Final design The final design evolved from a rough draft, to a blue print, and finally got turned into a 3D popsicle bridge. There were more changes to the design as time went on depending on resources. By the end, the triangles in the arch and truss were not all there because we ran out of sticks. The other part of the design was the sides/bottom/top. The best design is simple X’s since it creates more triangles. The sides in the end are the weakest because they were forgotten about and there wasn't enough sticks to finish the bottom. This might be the shortcoming of the entire bridge.

Plan Person-Amount done (%) Task Place to do-resources Parsa 40% & Eric 60% Planning sheet-ideas and designs (90min) Engineering room-school Parsa Final draft on grid paper (60min) Home Parsa 50% & Eric50% Making Truss Bridge(210min) Making Arch Bridge(260min) Engineering room- school, lunch time Final Power Point(450min)
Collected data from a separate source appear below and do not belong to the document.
[src/design/asg_pkg.sv]
package asg_pkg;

	// register indexes on the configuration port (byte address / 4)
	localparam logic [1:0] REG_THRESHOLD = 2'd0;
	localparam logic [1:0] REG_STEREO    = 2'd1;
	localparam logic [1:0] REG_LIMIT     = 2'd2;

	localparam logic [15:0] THRESHOLD_RST = 16'd50;
	localparam logic        STEREO_RST    = 1'b0;
	localparam logic [23:0] LIMIT_RST     = 24'd3400;

	localparam int QUEUE_DEPTH = 4;
	localparam int QPTR_W      = $clog2(QUEUE_DEPTH);

	// one 64-bit PCM word, sample a in the low lane
	typedef struct packed {
		logic [15:0] d;
		logic [15:0] c;
		logic [15:0] b;
		logic [15:0] a;
	} word_t;

	// one result word as it waits in the output queue
	typedef struct packed {
		word_t word;
		logic  fin;
	} entry_t;

	// results produced by one accepted input word
	typedef struct packed {
		logic [1:0] cnt;
		entry_t     e0;
		entry_t     e1;
	} push_t;

	// magnitude of a difference wrapped to 16 bits, 0..32768
	function automatic logic [16:0] wrap_mag(input logic [15:0] x, input logic [15:0] y);
		logic [15:0] d;
		d = x - y;
		if (d[15]) begin
			return 17'h10000 - {1'b0, d};
		end
		return {1'b0, d};
	endfunction

endpackage

[src/design/asg_pair_test.sv]
module asg_pair_test (
	input  asg_pkg::word_t held,
	input  asg_pkg::word_t cur,
	input  logic [15:0]    threshold,
	input  logic           stereo,
	output logic           quiet
);
	import asg_pkg::*;

	logic [7:0][15:0] s;
	logic [7:1]       loud;

	assign s = {cur.d, cur.c, cur.b, cur.a, held.d, held.c, held.b, held.a};

	// each sample against the first of its channel, all in parallel
	always_comb begin
		for (int i = 1; i < 8; i++) begin
			if (stereo && i[0]) begin
				loud[i] = (i == 1) ? 1'b0 : (wrap_mag(s[i], s[1]) > {1'b0, threshold});
			end else begin
				loud[i] = wrap_mag(s[i], s[0]) > {1'b0, threshold};
			end
		end
	end

	assign quiet = ~|loud;

endmodule

[src/design/asg_out_queue.sv]
module asg_out_queue (
	input  logic             clk,
	input  logic             arst_n,
	input  asg_pkg::push_t   push,
	input  logic             pop,
	output asg_pkg::entry_t  head,
	output logic             head_valid,
	output logic             has_room
);
	import asg_pkg::*;

	entry_t              fifo_q [QUEUE_DEPTH];
	logic [QPTR_W-1:0]   wr_ptr_q;
	logic [QPTR_W-1:0]   rd_ptr_q;
	logic [QPTR_W:0]     count_q;
	logic [QPTR_W-1:0]   wr_ptr_p1;

	assign wr_ptr_p1  = wr_ptr_q + 1'b1;
	assign head       = fifo_q[rd_ptr_q];
	assign head_valid = (count_q != '0);
	// room for the two words one input can produce
	assign has_room   = (count_q <= (QPTR_W+1)'(QUEUE_DEPTH - 2));

	// storage, written in order e0 then e1
	always_ff @(posedge clk) begin
		if (push.cnt != 2'd0) begin
			fifo_q[wr_ptr_q] <= push.e0;
		end
		if (push.cnt == 2'd2) begin
			fifo_q[wr_ptr_p1] <= push.e1;
		end
	end

	// pointers and fill count
	always_ff @(posedge clk or negedge arst_n) begin
		if (!arst_n) begin
			wr_ptr_q <= '0;
			rd_ptr_q <= '0;
			count_q  <= '0;
		end else begin
			wr_ptr_q <= wr_ptr_q + QPTR_W'(push.cnt);
			if (pop) begin
				rd_ptr_q <= rd_ptr_q + 1'b1;
			end
			count_q <= count_q + (QPTR_W+1)'(push.cnt) - (QPTR_W+1)'(pop);
		end
	end

endmodule

[src/design/audio_silence_gate.sv]
// audio_silence_gate: drops long quiet stretches from a PCM word stream.
// Input channel (in_valid/in_ready) carries one 64-bit word of four signed
// 16-bit samples plus end_of_stream. The output channel (out_valid/out_ready)
// carries kept words; final_word marks the last kept word of a stream.
// Each accepted word is tested together with the previously held word, and
// zero, one or two words (held word, and the current one on end of stream)
// go into a four-word output queue in the same cycle.
// A kept word is written into the queue when the word that decides it is
// accepted (the queue write is the only register in the path).
// Throughput: one input word per cycle; in_ready only depends on the queue
// fill (high while at most two words are queued), so a stalled receiver backs
// up into in_ready once three or more words wait, and nothing is lost.
// Reset clears the held word, run counter, silence flag and the queue, and
// loads threshold 50, mono mode, and a limit of 3400 quiet words.
// Registers (APB, 32-bit): 0x0 amplitude threshold, 0x4 stereo mode,
// 0x8 silence word limit; write them only while the block is idle.
module audio_silence_gate (
	input  logic               clk,
	input  logic               arst_n,
	// APB configuration
	input  logic               psel,
	input  logic               penable,
	input  logic               pwrite,
	input  logic [3:0]         paddr,
	input  logic [31:0]        pwdata,
	output logic [31:0]        prdata,
	output logic               pready,
	// input words
	input  logic               in_valid,
	output logic               in_ready,
	input  logic signed [15:0] sample_a,
	input  logic signed [15:0] sample_b,
	input  logic signed [15:0] sample_c,
	input  logic signed [15:0] sample_d,
	input  logic               end_of_stream,
	// kept words
	output logic               out_valid,
	input  logic               out_ready,
	output logic signed [15:0] out_sample_a,
	output logic signed [15:0] out_sample_b,
	output logic signed [15:0] out_sample_c,
	output logic signed [15:0] out_sample_d,
	output logic               final_word
);
	import asg_pkg::*;

	logic [15:0] threshold_q;
	logic        stereo_q;
	logic [23:0] limit_q;

	word_t       held_word_q;
	logic        held_valid_q;
	logic [23:0] quiet_run_q;
	logic        in_silence_q;

	word_t       cur;
	logic        quiet;
	logic        in_fire;
	logic        cfg_wr;
	logic [23:0] run_inc;
	logic [23:0] run_d;
	logic        sil_d;
	logic        emit_held;
	logic        emit_cur;
	push_t       push;
	entry_t      head;

	// configuration registers
	assign pready = 1'b1;
	assign cfg_wr = psel & penable & pwrite;

	always_ff @(posedge clk or negedge arst_n) begin
		if (!arst_n) begin
			threshold_q <= THRESHOLD_RST;
			stereo_q    <= STEREO_RST;
			limit_q     <= LIMIT_RST;
		end else if (cfg_wr) begin
			case (paddr[3:2])
				REG_THRESHOLD: threshold_q <= pwdata[15:0];
				REG_STEREO:    stereo_q    <= pwdata[0];
				REG_LIMIT:     limit_q     <= pwdata[23:0];
				default: ;
			endcase
		end
	end

	always_comb begin
		case (paddr[3:2])
			REG_THRESHOLD: prdata = {16'd0, threshold_q};
			REG_STEREO:    prdata = {31'd0, stereo_q};
			REG_LIMIT:     prdata = {8'd0, limit_q};
			default:       prdata = 32'd0;
		endcase
	end

	// pair test of held and current word
	assign cur = '{d: sample_d, c: sample_c, b: sample_b, a: sample_a};

	asg_pair_test u_pair (
		.held      (held_word_q),
		.cur       (cur),
		.threshold (threshold_q),
		.stereo    (stereo_q),
		.quiet     (quiet)
	);

	assign in_fire = in_valid & in_ready;
	assign run_inc = quiet_run_q + 24'd1;

	// run counter and gate decision
	always_comb begin
		run_d     = quiet_run_q;
		sil_d     = in_silence_q;
		emit_held = 1'b0;
		if (held_valid_q) begin
			emit_held = !quiet || !in_silence_q;
			if (quiet) begin
				if (!in_silence_q) begin
					run_d = run_inc;
					sil_d = (run_inc >= limit_q);
				end
			end else begin
				run_d = '0;
				sil_d = 1'b0;
			end
		end
		emit_cur = end_of_stream && !sil_d;
	end

	// words handed to the output queue
	always_comb begin
		push.e1.word = cur;
		push.e1.fin  = 1'b1;
		if (emit_held) begin
			push.e0.word = held_word_q;
			push.e0.fin  = end_of_stream && !emit_cur;
		end else begin
			push.e0.word = cur;
			push.e0.fin  = 1'b1;
		end
		push.cnt = in_fire ? ({1'b0, emit_held} + {1'b0, emit_cur}) : 2'd0;
	end

	// stream state
	always_ff @(posedge clk or negedge arst_n) begin
		if (!arst_n) begin
			held_valid_q <= 1'b0;
			quiet_run_q  <= '0;
			in_silence_q <= 1'b0;
		end else if (in_fire) begin
			held_valid_q <= !end_of_stream;
			quiet_run_q  <= end_of_stream ? 24'd0 : run_d;
			in_silence_q <= end_of_stream ? 1'b0 : sil_d;
		end
	end

	always_ff @(posedge clk or negedge arst_n) begin
		if (!arst_n) begin
			held_word_q <= '0;
		end else if (in_fire) begin
			held_word_q <= cur;
		end
	end

	asg_out_queue u_queue (
		.clk        (clk),
		.arst_n     (arst_n),
		.push       (push),
		.pop        (out_valid & out_ready),
		.head       (head),
		.head_valid (out_valid),
		.has_room   (in_ready)
	);

	assign out_sample_a = head.word.a;
	assign out_sample_b = head.word.b;
	assign out_sample_c = head.word.c;
	assign out_sample_d = head.word.d;
	assign final_word   = head.fin;

	// checks
	a_eos_clears: assert property (@(posedge clk) disable iff (!arst_n)
		(in_fire && end_of_stream) |=> (!held_valid_q && !in_silence_q && quiet_run_q == '0))
		else $error("end of stream did not clear the stream state");

	a_silence_held: assert property (@(posedge clk) disable iff (!arst_n)
		in_silence_q |-> held_valid_q)
		else $error("gate in silence with no held word");

	a_no_push_on_full: assert property (@(posedge clk) disable iff (!arst_n)
		(push.cnt != 2'd0) |-> in_ready)
		else $error("queue written without room");

endmodule
[config.mk]
export PLATFORM = sky130hd
export DESIGN_NAME = audio_silence_gate
export DESIGN_NICKNAME = d
export VERILOG_FILES = /design/src/design/asg_pkg.sv /design/src/design/asg_pair_test.sv /design/src/design/asg_out_queue.sv /design/src/design/audio_silence_gate.sv
export SDC_FILE = /design/constraint.sdc
export NUM_CORES = 2
export LEC_CHECK = 0
export BUFFER_PORTS_ARGS = -buffer_cell sky130_fd_sc_hd__buf_4
export CORE_ASPECT_RATIO = 1.4
export CORE_MARGIN = 10
export CORE_UTILIZATION = 60
export CTS_CLUSTER_SIZE = 24
export DETAILED_ROUTE_END_ITERATION = 6
export PLACE_DENSITY_LB_ADDON = 0.05
export SYNTH_ARGS = -nofsm -noshare
export SYNTH_HDL_FRONTEND = slang
export SYNTH_SLANG_ARGS = --single-unit
export TNS_END_PERCENT = 50
[constraint.sdc]
create_clock -name clk -period 12.6 [get_ports clk]
set_clock_uncertainty 0.2 [all_clocks]
set_input_delay 1.89 -clock clk [delete_from_list [all_inputs] [get_ports clk]]
set_output_delay 1.89 -clock clk [all_outputs]
set_load 0.005 [all_outputs]
==> results.py <==
metrics = {
    "detailed_routing": {
        "dr.pass1.iters": 6,
        "antenna_left": 0,
        "route.detailed.drc": 0,
        "via_per_inst": 6.84,
        "post_drt_wl_per_cell_um": 25.7,
        "dr.first_iter.drc_count": 2679,
        "vias": 28400,
        "drt-total-wl_mm": 107,
    },
    "clock_tree": {
        "cts_max_level": 2,
        "ctsLongestPathBuffers": 3,
        "hold_buffers": 0,
        "cts_tree": "yes",
        "cts_resized": 0,
        "cts_setup_buffers": 0,
        "cts_root_buf": "clkbuf_16",
        "clk_latency_ns": 0.59,
        "cts_num_sinks": 398,
        "numCtsBuffers": 41,
        "path_clk_slew_ns": 0.06,
    },
    "setup_path": {
        "crit_type": "primary input to flop",
        "worst-path-buf-inv": 5,
        "path_delay_family": "simple AND/OR/NAND/NOR gates",
        "worst_path_max_delay_cell": "and4_2",
        "crit_fanout": 37,
        "max_stage_delay_ns": 0.97,
        "critPathCaptureType": "flop",
        "cp-start-kind": "primary input",
        "crit_arrival_ns": 10.43,
        "critical_path_required_ns": 12.84,
        "rrSetupSlack_ns": 3.25,
    },
    "timing": {
        "slew_violations": 0,
        "min_period_ns": 10.20,
        "fin_ws_ns": 2.40,
        "period_share": 0.809,
        "setup_viol_count_final": 0,
        "fmax_mhz": 98.1,
        "max_slew.worst_pin.slew_ns": 1.21,
        "relSlewSlack": 0.190,
        "hold_viol_final": 0,
        "tns_ns": 0,
        "whs_ns": 0.312,
        "rsz0062_at_grt": "no",
    },
    "synthesis": {
        "synth_edf_count": 256,
        "yosysMostFrequentCell": "ha_1",
        "syn_area_per_cell_um2": 10.1,
        "ys_ff_latch": 398,
        "yosysSeqAreaShare": 0.340,
        "synthFlopType": "edfxtp_1",
        "synthTopCellsByArea": "edfxtp_1 23%, ha_1 13%, dfrtp_1 9.9%, a32o_1 7.8%, xnor2_1 5.0%",
        "async_reset_ff_frac": 0.347,
        "ys_warn_count": 0,
        "synth_top_area_frac": 0.233,
        "synth_common_cells": "348 x ha_1, 281 x nand2_1, 257 x a32o_1, 256 x edfxtp_1, 215 x nor2_1",
        "ys_types": 86,
        "synth_cells": 3280,
        "synth_top_area_cell": "edfxtp_1",
        "synth_area_um2": 33000,
    },
    "final_layout": {
        "drive_gt1_frac": 0.124,
        "area_growth_pct": 9.31,
        "fin_cells": 4144,
        "nets": 3851,
    },
    "place": {
        "io_buffers": 188,
        "dp_slack_ns": 1.98,
        "globalplace.congestion": 0.971,
        "dp.cells": 4062,
        "hpwl_mm": 74.5,
    },
    "worst_hold_path": {
        "hp-class": "flop to flop",
    },
    "floorplanning": {
        "io_pins": 208,
        "num_rows": 101,
        "fp.dieArea_um2": 64900,
        "coreArea_um2": 54300,
        "die-width_um": 218,
        "die_height_um": 297,
        "initial_core_util": 0.607,
    },
    "global_route": {
        "overflow": 0,
        "antenna_found_initial": 6,
        "grt_max_degree": 86,
        "grt_pass1_vias": 28800,
        "grt_pass1_wl_mm": 163,
        "grtUsageTotal": 0.321,
    },
    "run_status": {
        "status": "completed",
    },
    "flow_run": {
        "maxCapViolCount": 0,
    },
}
[layer usage]
metal | global-route usage | vias to the layer above | share of wire
li1 | - | 12800 | -
met4 | 0.179 | 2 | 0.059
met2 | 0.553 | 1317 | 0.50
met1 | 0.371 | 14000 | 0.37
met5 | 0 | - | 0.000094
met3 | 0.0503 | 271 | 0.075
[logic make-up (layout without fill, tap and decap cells)]
family	Yosys count	count (layout)	share of synthesized area
adders and majority gates	359	359	0.139
DFF	398	398	0.340
muxes	94	94	0.0535
xor gates and xnor gates	279	279	0.0741
buffers and inverters	310	440	0.0483
AOI/OAI and AO/OA	940	940	0.214
and+or+nand+nor	898	898	0.130
other	2	15	0.000228
[per-stage QoR]
step,instance area (um^2),util
floorplan,33000,-
global placement,34600,0.637
detailed placement,34600,0.637
CTS,36100,0.664
global route,36100,0.664
finish,36100,0.664
[cell usage in the layout, fill, tap and decap left out, types with 23 or more instances in the layout]
| master | count |
|---|---|
| a211oi_1 | 23 |
| a21o_1 | 75 |
| a21oi_1 | 157 |
| a32o_1 | 257 |
| and2_1 | 25 |
| and3_1 | 33 |
| buf_4 | 214 |
| clkbuf_16 | 43 |
| dfrtp_1 | 128 |
| edfxtp_1 | 256 |
| ha_1 | 348 |
| inv_1 | 147 |
| mux4_2 | 65 |
| nand2_1 | 281 |
| nand3_1 | 59 |
| nand4_1 | 35 |
| nor2_1 | 213 |
| nor2b_1 | 48 |
| nor3_1 | 71 |
| o211ai_1 | 28 |
| o21a_1 | 38 |
| o21ai_0 | 179 |
| xnor2_1 | 187 |
| xor2_1 | 92 |
[cell type report]
cell class                 instances  area, um^2
multi-input combinational       2579       20300
inverter                         147         552
fill                            4375       18300
sequential                       398       11200
timing repair buffer             217        1660
clock buffer                      57        1200
clock inverter                    19         243
tap                              721         902
antenna                            6        15.0
[final timing paths]
path / from / endpoint / cells past startpoint
worst max-delay path: sample_d[0] / u_queue.fifo_q[1][39] / 29
worst min-delay path: quiet_run_q[20] / quiet_run_q[20] / 1
worst max register to register: held_word_q[6] / u_queue.fifo_q[1][39] / 28
worst min register to register: quiet_run_q[20] / quiet_run_q[20] / 1
max in group asynchronous: arst_n / held_word_q[10] / 2
min in group asynchronous: arst_n / quiet_run_q[21] / 1
[flip-flops by register name (all words and copies together), names as in the netlist]
| signal | cells |
|---|---|
| u_queue.wr_ptr_q | 2 |
| stereo_q | 1 |
| limit_q | 24 |
| threshold_q | 16 |
| held_word_q | 64 |
| in_silence_q | 1 |
| u_queue.count_q | 3 |
| u_queue.rd_ptr_q | 2 |
| held_valid_q | 1 |
| u_queue.fifo_q | 260 |
| quiet_run_q | 24 |
Power is not shown: default switching activity piles up to over one toggle a cycle in this logic, so the estimate is an artifact.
Testing and Reflection Why Our Bridge Failed? Our bridge failed at 25 pounds, but not because it was weak. The bridge didn't even break it basically slipped off the table and remained in one piece on the floor. This was the result of a number of factors: The table was smooth The table was round at the edges The bridges spam was 33 cm which was barely enough The force was all directed down in the vertical direction The top three bullets were the weakening factors, but the main factor was our bridge was designed to direct any energy away from the middle, outwards, then down wards. Although this should have made the bridge stronger it made it easier to fall off the table. In conclusion the factor that was supposed to be the advantage of the bridge turned out to be its down fall… literally. What would we do differently next time? Next time to improve our bridge’s performance and endurance we should try and stabilize the bottom of the bridge by increasing it’s span. Doing so we will insure that the bridge wont fall off the tables. We would do this by adding some spare pieces of broken popsicles that weren't there before to the bottom. If this plan works, our bridge should hold up a fair amount of weight (50+ pounds). In the second test of our bridges our short coming will probably be the bridge wobbling to one side and breaking sideways.